§ Work to complete
Write out each line from the data below that includes the word "arbiter".

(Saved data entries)
◆ ◆ ◆ ◆
**config.mk**
```make
export PLATFORM = sky130hd
export DESIGN_NAME = tlk2711_axi_rd_arb_flat
export DESIGN_NICKNAME = d
export VERILOG_FILES = /design/src/rtl/tlk2711_axi_rd_arb_if.sv /design/src/rtl/tlk2711_axi_rd_arb.sv /design/src/flat_wrapper.sv
export SDC_FILE = /design/constraint.sdc
export NUM_CORES = 1
export LEC_CHECK = 0
export CORE_AREA = 2 2 184 186
export CTS_BUF_LIST = sky130_fd_sc_hd__clkbuf_16
export DETAILED_ROUTE_END_ITERATION = 16
export DIE_AREA = 0 0 186 188
export DONT_BUFFER_PORTS = 1
export HOLD_SLACK_MARGIN = 0.06
export PLACE_DENSITY_LB_ADDON = 0.08
export RECOVER_POWER = 100
export SYNTH_ARGS = -nofsm -noshare
export SYNTH_HDL_FRONTEND = slang
export SYNTH_SLANG_ARGS = --single-unit
export TNS_END_PERCENT = 10
```
**constraint.sdc**
```tcl
create_clock -name clk -period 2.22 [get_ports clk]
set_input_delay 0.444 -clock clk [delete_from_list [all_inputs] [get_ports clk]]
set_output_delay 0.444 -clock clk [all_outputs]
set_load 0.03 [all_outputs]
```
**src/rtl/tlk2711_axi_rd_arb_if.sv**
```systemverilog
`default_nettype none
// ============================================================================
//  Module   : tlk2711_axi_rd_arb_if
//  Purpose  : AXI read-channel bundle (AR + R) shared by the two tlk2711
//             requesters and the PS HP port.
//  Modports : master - drives AR request and R ready (arbiter -> PS HP port)
//             slave  - drives AR ready and R data/resp/last/valid
//                      (arbiter -> tlk2711 requester)
//  Revision : 1.0 - initial release
// ============================================================================
interface tlk2711_axi_rd_arb_if #(
    parameter int ADDR_WIDTH = 48,
    parameter int DATA_WIDTH = 64
);
    // AR channel
    logic                  arvalid;
    logic                  arready;
    logic [3:0]            arid;
    logic [ADDR_WIDTH-1:0] araddr;
    logic [7:0]            arlen;
    logic [2:0]            arsize;
    logic [1:0]            arburst;
    logic [3:0]            arcache;
    logic [2:0]            arprot;

    // R channel
    logic [DATA_WIDTH-1:0] rdata;
    logic [1:0]            rresp;
    logic                  rlast;
    logic                  rvalid;
    logic                  rready;

    modport master (
        output arvalid, arid, araddr, arlen, arsize, arburst, arcache, arprot,
        output rready,
        input  arready,
        input  rdata, rresp, rlast, rvalid
    );

    modport slave (
        input  arvalid, arid, araddr, arlen, arsize, arburst, arcache, arprot,
        input  rready,
        output arready,
        output rdata, rresp, rlast, rvalid
    );
endinterface
`default_nettype wire

```
**src/rtl/tlk2711_axi_rd_arb.sv**
```systemverilog
`default_nettype none
// ============================================================================
//  Module   : tlk2711_axi_rd_arb
//  Purpose  : Two-to-one AXI read arbiter between the tlk2711a (s0) and
//             tlk2711b (s1) requesters and a single PS HP read port (m).
//             Round-robin grant, one burst outstanding, per-port status.
//  Ports    : clk, rst_n       - clock, asynchronous active-low reset
//             s0, s1           - AXI read slave bundles (requesters)
//             m                - AXI read master bundle (PS HP port)
//             i_stat_clr       - synchronous clear of status registers
//             o_grant_cnt0/1   - completed-burst count per port (wrapping)
//             o_rresp_err[1:0] - sticky non-OKAY RRESP flag per port
//             o_len_err[1:0]   - sticky RLAST/ARLEN mismatch flag per port
//             o_busy           - FSM not in IDLE
//  Revision : 1.0 - initial release
// ============================================================================
module tlk2711_axi_rd_arb #(
    parameter int ADDR_WIDTH = 48,
    parameter int DATA_WIDTH = 64
) (
    input  logic                        clk,
    input  logic                        rst_n,
    tlk2711_axi_rd_arb_if.slave         s0,
    tlk2711_axi_rd_arb_if.slave         s1,
    tlk2711_axi_rd_arb_if.master        m,
    input  logic                        i_stat_clr,
    output logic [15:0]                 o_grant_cnt0,
    output logic [15:0]                 o_grant_cnt1,
    output logic [1:0]                  o_rresp_err,
    output logic [1:0]                  o_len_err,
    output logic                        o_busy
);

    typedef enum logic [1:0] {
        ST_IDLE = 2'd0,
        ST_ADDR = 2'd1,
        ST_DATA = 2'd2
    } state_t;

    state_t                r_state;
    logic                  r_grant;
    logic                  r_last_grant;
    logic                  r_arvalid;
    logic [2:0]            r_id;
    logic [ADDR_WIDTH-1:0] r_addr;
    logic [7:0]            r_len;
    logic [2:0]            r_size;
    logic [1:0]            r_burst;
    logic [3:0]            r_cache;
    logic [2:0]            r_prot;
    logic [7:0]            r_beat_cnt;
    logic [15:0]           r_grant_cnt0;
    logic [15:0]           r_grant_cnt1;
    logic [1:0]            r_rresp_err;
    logic [1:0]            r_len_err;

    logic w_idle;
    logic w_win;
    logic w_accept;
    logic w_data;
    logic w_to0;
    logic w_to1;
    logic w_m_rready;
    logic w_beat;
    logic w_unused_id;

    // arready is combinational, so it must also be forced low while rst_n
    // is asserted, not just once the state register has been cleared.
    assign w_idle   = rst_n && (r_state == ST_IDLE);

    // Contention goes to the port opposite the last completed grant; a lone
    // requester always wins.
    assign w_win    = (s0.arvalid && s1.arvalid) ? ~r_last_grant : s1.arvalid;
    assign w_accept = w_idle && (s0.arvalid || s1.arvalid);

    assign s0.arready = w_accept && !w_win;
    assign s1.arready = w_accept &&  w_win;

    // The requester's arid[3] is replaced by the grant bit on the master side.
    assign w_unused_id = s0.arid[3] ^ s1.arid[3];

    // ------------------------------------------------------------------
    // AR master: driven only from latched fields, stable while stalled
    // ------------------------------------------------------------------
    assign m.arvalid = r_arvalid;
    assign m.arid    = {r_grant, r_id};
    assign m.araddr  = r_addr;
    assign m.arlen   = r_len;
    assign m.arsize  = r_size;
    assign m.arburst = r_burst;
    assign m.arcache = r_cache;
    assign m.arprot  = r_prot;

    // ------------------------------------------------------------------
    // R routing: only the granted port sees data, the other reads zero
    // ------------------------------------------------------------------
    assign w_data     = (r_state == ST_DATA);
    assign w_to0      = w_data && !r_grant;
    assign w_to1      = w_data &&  r_grant;
    assign w_m_rready = w_data && (r_grant ? s1.rready : s0.rready);
    assign w_beat     = m.rvalid && w_m_rready;
    assign m.rready   = w_m_rready;

    assign s0.rvalid  = w_to0 && m.rvalid;
    assign s0.rdata   = w_to0 ? m.rdata : '0;
    assign s0.rresp   = w_to0 ? m.rresp : 2'b00;
    assign s0.rlast   = w_to0 && m.rlast;

    assign s1.rvalid  = w_to1 && m.rvalid;
    assign s1.rdata   = w_to1 ? m.rdata : '0;
    assign s1.rresp   = w_to1 ? m.rresp : 2'b00;
    assign s1.rlast   = w_to1 && m.rlast;

    // ------------------------------------------------------------------
    // FSM, request latch, beat counter and status registers
    // ------------------------------------------------------------------
    always_ff @(posedge clk or negedge rst_n) begin
        if (!rst_n) begin
            r_state      <= ST_IDLE;
            r_grant      <= 1'b0;
            r_last_grant <= 1'b1;
            r_arvalid    <= 1'b0;
            r_id         <= '0;
            r_addr       <= '0;
            r_len        <= '0;
            r_size       <= '0;
            r_burst      <= '0;
            r_cache      <= '0;
            r_prot       <= '0;
            r_beat_cnt   <= '0;
            r_grant_cnt0 <= '0;
            r_grant_cnt1 <= '0;
            r_rresp_err  <= '0;
            r_len_err    <= '0;
        end else begin
            // Clear first; any set/increment below overrides it for the
            // affected bit or counter.
            if (i_stat_clr) begin
                r_grant_cnt0 <= '0;
                r_grant_cnt1 <= '0;
                r_rresp_err  <= '0;
                r_len_err    <= '0;
            end

            case (r_state)
                ST_IDLE: begin
                    if (w_accept) begin
                        r_grant   <= w_win;
                        r_id      <= w_win ? s1.arid[2:0] : s0.arid[2:0];
                        r_addr    <= w_win ? s1.araddr    : s0.araddr;
                        r_len     <= w_win ? s1.arlen     : s0.arlen;
                        r_size    <= w_win ? s1.arsize    : s0.arsize;
                        r_burst   <= w_win ? s1.arburst   : s0.arburst;
                        r_cache   <= w_win ? s1.arcache   : s0.arcache;
                        r_prot    <= w_win ? s1.arprot    : s0.arprot;
                        r_arvalid <= 1'b1;
                        r_state   <= ST_ADDR;
                    end
                end

                ST_ADDR: begin
                    if (m.arready) begin
                        r_arvalid  <= 1'b0;
                        r_beat_cnt <= '0;
                        r_state    <= ST_DATA;
                    end
                end

                ST_DATA: begin
                    if (w_beat) begin
                        r_beat_cnt <= r_beat_cnt + 8'd1;
                        if (m.rresp != 2'b00) begin
                            r_rresp_err[r_grant] <= 1'b1;
                        end
                        if (m.rlast) begin
                            // Counter still holds the pre-increment index,
                            // which must equal arlen on the final beat.
                            if (r_beat_cnt != r_len) begin
                                r_len_err[r_grant] <= 1'b1;
                            end
                            if (r_grant) begin
                                r_grant_cnt1 <= r_grant_cnt1 + 16'd1;
                            end else begin
                                r_grant_cnt0 <= r_grant_cnt0 + 16'd1;
                            end
                            r_last_grant <= r_grant;
                            r_state      <= ST_IDLE;
                        end else if (r_beat_cnt == r_len) begin
                            // Slave overran the burst without RLAST; keep
                            // forwarding and wait for RLAST to terminate.
                            r_len_err[r_grant] <= 1'b1;
                        end
                    end
                end

                default: begin
                    r_state <= ST_IDLE;
                end
            endcase
        end
    end

    assign o_grant_cnt0 = r_grant_cnt0;
    assign o_grant_cnt1 = r_grant_cnt1;
    assign o_rresp_err  = r_rresp_err;
    assign o_len_err    = r_len_err;
    assign o_busy       = (r_state != ST_IDLE);

endmodule
`default_nettype wire

```
**src/flat_wrapper.sv**
```systemverilog
// flat-port wrapper written by rule: the top's interface ports become plain ports
module tlk2711_axi_rd_arb_flat 
#(
    parameter int ADDR_WIDTH = 48,
    parameter int DATA_WIDTH = 64
)
  (clk, rst_n, i_stat_clr, o_grant_cnt0, o_grant_cnt1, o_rresp_err, o_len_err, o_busy, s0_arvalid, s0_arid, s0_araddr, s0_arlen, s0_arsize, s0_arburst, s0_arcache, s0_arprot, s0_rready, s0_arready, s0_rdata, s0_rresp, s0_rlast, s0_rvalid, s1_arvalid, s1_arid, s1_araddr, s1_arlen, s1_arsize, s1_arburst, s1_arcache, s1_arprot, s1_rready, s1_arready, s1_rdata, s1_rresp, s1_rlast, s1_rvalid, m_arvalid, m_arid, m_araddr, m_arlen, m_arsize, m_arburst, m_arcache, m_arprot, m_rready, m_arready, m_rdata, m_rresp, m_rlast, m_rvalid);
  tlk2711_axi_rd_arb_if #(.ADDR_WIDTH(ADDR_WIDTH), .DATA_WIDTH(DATA_WIDTH)) s0_i ();
  tlk2711_axi_rd_arb_if #(.ADDR_WIDTH(ADDR_WIDTH), .DATA_WIDTH(DATA_WIDTH)) s1_i ();
  tlk2711_axi_rd_arb_if #(.ADDR_WIDTH(ADDR_WIDTH), .DATA_WIDTH(DATA_WIDTH)) m_i ();
  input  logic clk;
  input  logic rst_n;
  input  logic i_stat_clr;
  output logic [15:0] o_grant_cnt0;
  output logic [15:0] o_grant_cnt1;
  output logic [1:0] o_rresp_err;
  output logic [1:0] o_len_err;
  output logic o_busy;
  input wire logic [$bits(s0_i.arvalid)-1:0] s0_arvalid;
  input wire logic [$bits(s0_i.arid)-1:0] s0_arid;
  input wire logic [$bits(s0_i.araddr)-1:0] s0_araddr;
  input wire logic [$bits(s0_i.arlen)-1:0] s0_arlen;
  input wire logic [$bits(s0_i.arsize)-1:0] s0_arsize;
  input wire logic [$bits(s0_i.arburst)-1:0] s0_arburst;
  input wire logic [$bits(s0_i.arcache)-1:0] s0_arcache;
  input wire logic [$bits(s0_i.arprot)-1:0] s0_arprot;
  input wire logic [$bits(s0_i.rready)-1:0] s0_rready;
  output wire logic [$bits(s0_i.arready)-1:0] s0_arready;
  output wire logic [$bits(s0_i.rdata)-1:0] s0_rdata;
  output wire logic [$bits(s0_i.rresp)-1:0] s0_rresp;
  output wire logic [$bits(s0_i.rlast)-1:0] s0_rlast;
  output wire logic [$bits(s0_i.rvalid)-1:0] s0_rvalid;
  input wire logic [$bits(s1_i.arvalid)-1:0] s1_arvalid;
  input wire logic [$bits(s1_i.arid)-1:0] s1_arid;
  input wire logic [$bits(s1_i.araddr)-1:0] s1_araddr;
  input wire logic [$bits(s1_i.arlen)-1:0] s1_arlen;
  input wire logic [$bits(s1_i.arsize)-1:0] s1_arsize;
  input wire logic [$bits(s1_i.arburst)-1:0] s1_arburst;
  input wire logic [$bits(s1_i.arcache)-1:0] s1_arcache;
  input wire logic [$bits(s1_i.arprot)-1:0] s1_arprot;
  input wire logic [$bits(s1_i.rready)-1:0] s1_rready;
  output wire logic [$bits(s1_i.arready)-1:0] s1_arready;
  output wire logic [$bits(s1_i.rdata)-1:0] s1_rdata;
  output wire logic [$bits(s1_i.rresp)-1:0] s1_rresp;
  output wire logic [$bits(s1_i.rlast)-1:0] s1_rlast;
  output wire logic [$bits(s1_i.rvalid)-1:0] s1_rvalid;
  output wire logic [$bits(m_i.arvalid)-1:0] m_arvalid;
  output wire logic [$bits(m_i.arid)-1:0] m_arid;
  output wire logic [$bits(m_i.araddr)-1:0] m_araddr;
  output wire logic [$bits(m_i.arlen)-1:0] m_arlen;
  output wire logic [$bits(m_i.arsize)-1:0] m_arsize;
  output wire logic [$bits(m_i.arburst)-1:0] m_arburst;
  output wire logic [$bits(m_i.arcache)-1:0] m_arcache;
  output wire logic [$bits(m_i.arprot)-1:0] m_arprot;
  output wire logic [$bits(m_i.rready)-1:0] m_rready;
  input wire logic [$bits(m_i.arready)-1:0] m_arready;
  input wire logic [$bits(m_i.rdata)-1:0] m_rdata;
  input wire logic [$bits(m_i.rresp)-1:0] m_rresp;
  input wire logic [$bits(m_i.rlast)-1:0] m_rlast;
  input wire logic [$bits(m_i.rvalid)-1:0] m_rvalid;
  assign s0_i.arvalid = s0_arvalid;
  assign s0_i.arid = s0_arid;
  assign s0_i.araddr = s0_araddr;
  assign s0_i.arlen = s0_arlen;
  assign s0_i.arsize = s0_arsize;
  assign s0_i.arburst = s0_arburst;
  assign s0_i.arcache = s0_arcache;
  assign s0_i.arprot = s0_arprot;
  assign s0_i.rready = s0_rready;
  assign s0_arready = s0_i.arready;
  assign s0_rdata = s0_i.rdata;
  assign s0_rresp = s0_i.rresp;
  assign s0_rlast = s0_i.rlast;
  assign s0_rvalid = s0_i.rvalid;
  assign s1_i.arvalid = s1_arvalid;
  assign s1_i.arid = s1_arid;
  assign s1_i.araddr = s1_araddr;
  assign s1_i.arlen = s1_arlen;
  assign s1_i.arsize = s1_arsize;
  assign s1_i.arburst = s1_arburst;
  assign s1_i.arcache = s1_arcache;
  assign s1_i.arprot = s1_arprot;
  assign s1_i.rready = s1_rready;
  assign s1_arready = s1_i.arready;
  assign s1_rdata = s1_i.rdata;
  assign s1_rresp = s1_i.rresp;
  assign s1_rlast = s1_i.rlast;
  assign s1_rvalid = s1_i.rvalid;
  assign m_arvalid = m_i.arvalid;
  assign m_arid = m_i.arid;
  assign m_araddr = m_i.araddr;
  assign m_arlen = m_i.arlen;
  assign m_arsize = m_i.arsize;
  assign m_arburst = m_i.arburst;
  assign m_arcache = m_i.arcache;
  assign m_arprot = m_i.arprot;
  assign m_rready = m_i.rready;
  assign m_i.arready = m_arready;
  assign m_i.rdata = m_rdata;
  assign m_i.rresp = m_rresp;
  assign m_i.rlast = m_rlast;
  assign m_i.rvalid = m_rvalid;
  tlk2711_axi_rd_arb #(.ADDR_WIDTH(ADDR_WIDTH), .DATA_WIDTH(DATA_WIDTH)) u_core (.clk(clk), .rst_n(rst_n), .s0(s0_i), .s1(s1_i), .m(m_i), .i_stat_clr(i_stat_clr), .o_grant_cnt0(o_grant_cnt0), .o_grant_cnt1(o_grant_cnt1), .o_rresp_err(o_rresp_err), .o_len_err(o_len_err), .o_busy(o_busy));
endmodule
```
==> results.py <==
metrics = {
    "run_status": {
        "status": "finished with violations",
        "violations": "negative hold slack, negative setup slack",
    },
    "setup_path": {
        "r2r_cells": 6,
        "cp.arrival_ns": 1.83,
        "cp.required_ns": 1.78,
        "slowest_stage": "dfrtp_1",
        "cp_max_fo": 17,
        "critPathCaptureType": "primary output",
        "worst_setup_path_start_kind": "flop",
        "worst_path_largest_cell_delay_ns": 0.41,
        "cp_common_cell": "buf_6",
        "critical_path_class": "flop to primary output",
        "crit_chain": "buf_6 > nor3b_4 > buf_12 > clkbuf_16 > and2_1 > buf_6",
        "r2r_slack_ns": 0,
    },
    "cells_and_area": {
        "fillers": 3365,
        "mostFrequentLayoutCell": "dfrtp_1",
        "fin_area_mm2": 0.01129,
        "drive_above_1_share_pct": 35.54,
        "antenna_cells": 0,
        "mostFrequentLayoutCells": "dfrtp_1 (118), and2_4 (114), nand2_1 (107)",
        "nets": 1162,
        "multi_input_area_mm2": 0.004045,
        "syn_to_final_growth_pct": 60.06,
        "seq_area_mm2": 0.003005,
    },
    "timing": {
        "holdWs_ns": -0.2793,
        "period_share_pct": 102.5,
        "worst_pin_slew_ns": 0.8296,
        "rsz0062_at_grt": "yes",
        "finalClockSkew_ns": 0.01801,
        "period_needed_ns": 2.275,
        "maxSlewHeadroom_pct": 44.69,
        "fmax_mhz": 439.5,
        "timing.final.ws_setup_ns": -0.05538,
        "setup_violations": 65,
        "slew_viol_final": 0,
        "final-hold-violation-count": 119,
    },
    "power_and_ir_drop": {
        "ir_worst_vdd_mv": 0.5546,
        "total_power_mw": 13.18,
        "power_leakage_nw": 4.949,
        "p_per_area_mw_per_mm2": 1167,
    },
    "global_routing": {
        "first_global_vias": 6328,
        "grt_use_total_pct": 16.40,
        "antenna_found_initial": 0,
        "grt_pass1_wl_um": 42560,
        "gr-total-overflow": 0,
        "grt_max_degree": 122,
    },
    "placement": {
        "place_area_mm2": 0.01004,
        "port_buffers": 0,
        "gp_congestion": 0.8216,
        "dpl.hpwl_um": 22870,
    },
    "die": {
        "core_area_mm2": 0.03311,
        "dieArea_mm2": 0.03497,
        "rows": 67,
        "floorplan.initialDensity_pct": 21.30,
        "die_x_um": 186,
        "chipHeight_um": 188,
        "io_pins": 469,
    },
    "cts": {
        "clk_pin_slew_worst_paths_ns": 0.07,
        "cts_made_buffers": 17,
        "cts_tree": "built",
        "cts_buffer_depth": 2,
        "clk_latency_ns": 0.42,
        "cts.sinks": 120,
        "root_buffer": "clkbuf_16",
        "htreeDepth": 4,
    },
    "yosys": {
        "yosys_warnings": 0,
        "synth_flop_cell": "dfrtp_1",
        "synth_cells": 774,
        "yosysSeqAreaShare_pct": 42.60,
        "synth_top_area_share_pct": 42.23,
        "syn-cell-area_mm2": 0.007052,
        "synthTopCellsByArea": "dfrtp_1 (42%), and2_1 (13%), mux2i_1 (11%)",
        "synth_edf_count": 0,
        "syn_avg_cell_area_um2": 9.111,
        "ys_ff_latch": 120,
        "synth_cell_types": 58,
        "synth_top_area_cell": "dfrtp_1",
        "syn_nets": 997,
        "ys_async_sr_fraction_pct": 100.0,
    },
    "drt": {
        "drc": 0,
        "viasPerCell": 4.574,
        "wl_um": 30540,
        "dr.pass1.iters": 4,
        "vias": 6399,
        "dr.first_iter.drc_count": 305,
        "antenna_left": 0,
        "wl_per_cell_um": 21.83,
    },
    "run": {
        "drv_cap": 0,
    },
    "worst_hold_path": {
        "hp-class": "primary input to asynchronous set/reset pin",
    },
}
[sequential cells by signal, summed over array words and instances, names as in the netlist]
name	flops
u_core.m.araddr	48
u_core.r_id	3
u_core.m.arlen	8
u_core.r_state	2
u_core.r_beat_cnt	8
u_core.m.arsize	3
u_core.m.arprot	3
u_core.o_rresp_err	2
u_core.o_grant_cnt0	16
u_core.m.arvalid	1
u_core.m.arcache	4
u_core.m.arburst	2
u_core.o_grant_cnt1	16
u_core.r_grant	1
u_core.r_last_grant	1
u_core.o_len_err	2
[stage by stage]
step / worst slack (ns) / cells / setup TNS (ns) / util [%]
finish: -0.05538 / 1399 / -1.890 / 34.09
global route: -0.1263 / 1399 / -9.443 / 34.09
CTS: -0.07211 / 1392 / -5.812 / 33.45
detailed placement: 0.1209 / 1356 / 0 / 30.31
global placement: 0.1226 / 1356 / 0 / 30.31
floorplan: 0.01794 / 774 / 0 / -
[cells in the mapped netlist, types with 2 or more instances]
cell,instances
nor2_1,13
o2bb2ai_1,2
and3_1,8
a31oi_1,6
xor2_1,10
xnor2_1,3
o221ai_1,4
a21boi_0,2
nand4_1,7
and4b_1,2
nor3_1,2
nor4b_1,3
nor2b_1,2
or3_1,5
a21oi_1,20
nand3_1,28
and2_1,141
o21ai_1,31
or2_1,2
nand3b_1,2
ha_1,3
o21ai_0,63
o31ai_1,4
buf_4,3
clkbuf_1,25
inv_1,12
mux2i_1,77
nor4_1,7
nor3_2,2
mux2_2,2
or4_1,5
and4_1,5
dfrtp_1,119
buf_6,9
a41oi_1,4
nand2_1,106
buf_2,14
[per-layer routing]
metal	vias to the layer above	wire length [um]	global-route usage, %	part of all wire, %
met5	-	0	0	0
met3	17	2472	5.050	8.1
li1	3016	-	-	-
met2	295	15610	28.35	51
met1	3071	12110	19.89	40
met4	0	351	3.483	1.1
[cell type report]
| class | count | share of cell area [%] |
|---|---|---|
| multi-input cells | 590 | 35.84 |
| flip-flops and latches | 120 | 26.63 |
| repair buffers | 198 | 26.43 |
| well taps | 448 | 4.966 |
| clock buffers | 17 | 3.769 |
| clock inverters | 14 | 1.973 |
| inverters | 12 | 0.3991 |
[critical path, delay by kind of cell (launching register included)]
kind	cells	cell delay (ns)
buffers and inverters	4	0.65
DFF	1	0.41
and+or+nand+nor	2	0.36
◆ ◆ ◆ ◆
§ Solution to the exercise
//  Modports : master - drives AR request and R ready (arbiter -> PS HP port)
//                      (arbiter -> tlk2711 requester)
//  Purpose  : Two-to-one AXI read arbiter between the tlk2711a (s0) and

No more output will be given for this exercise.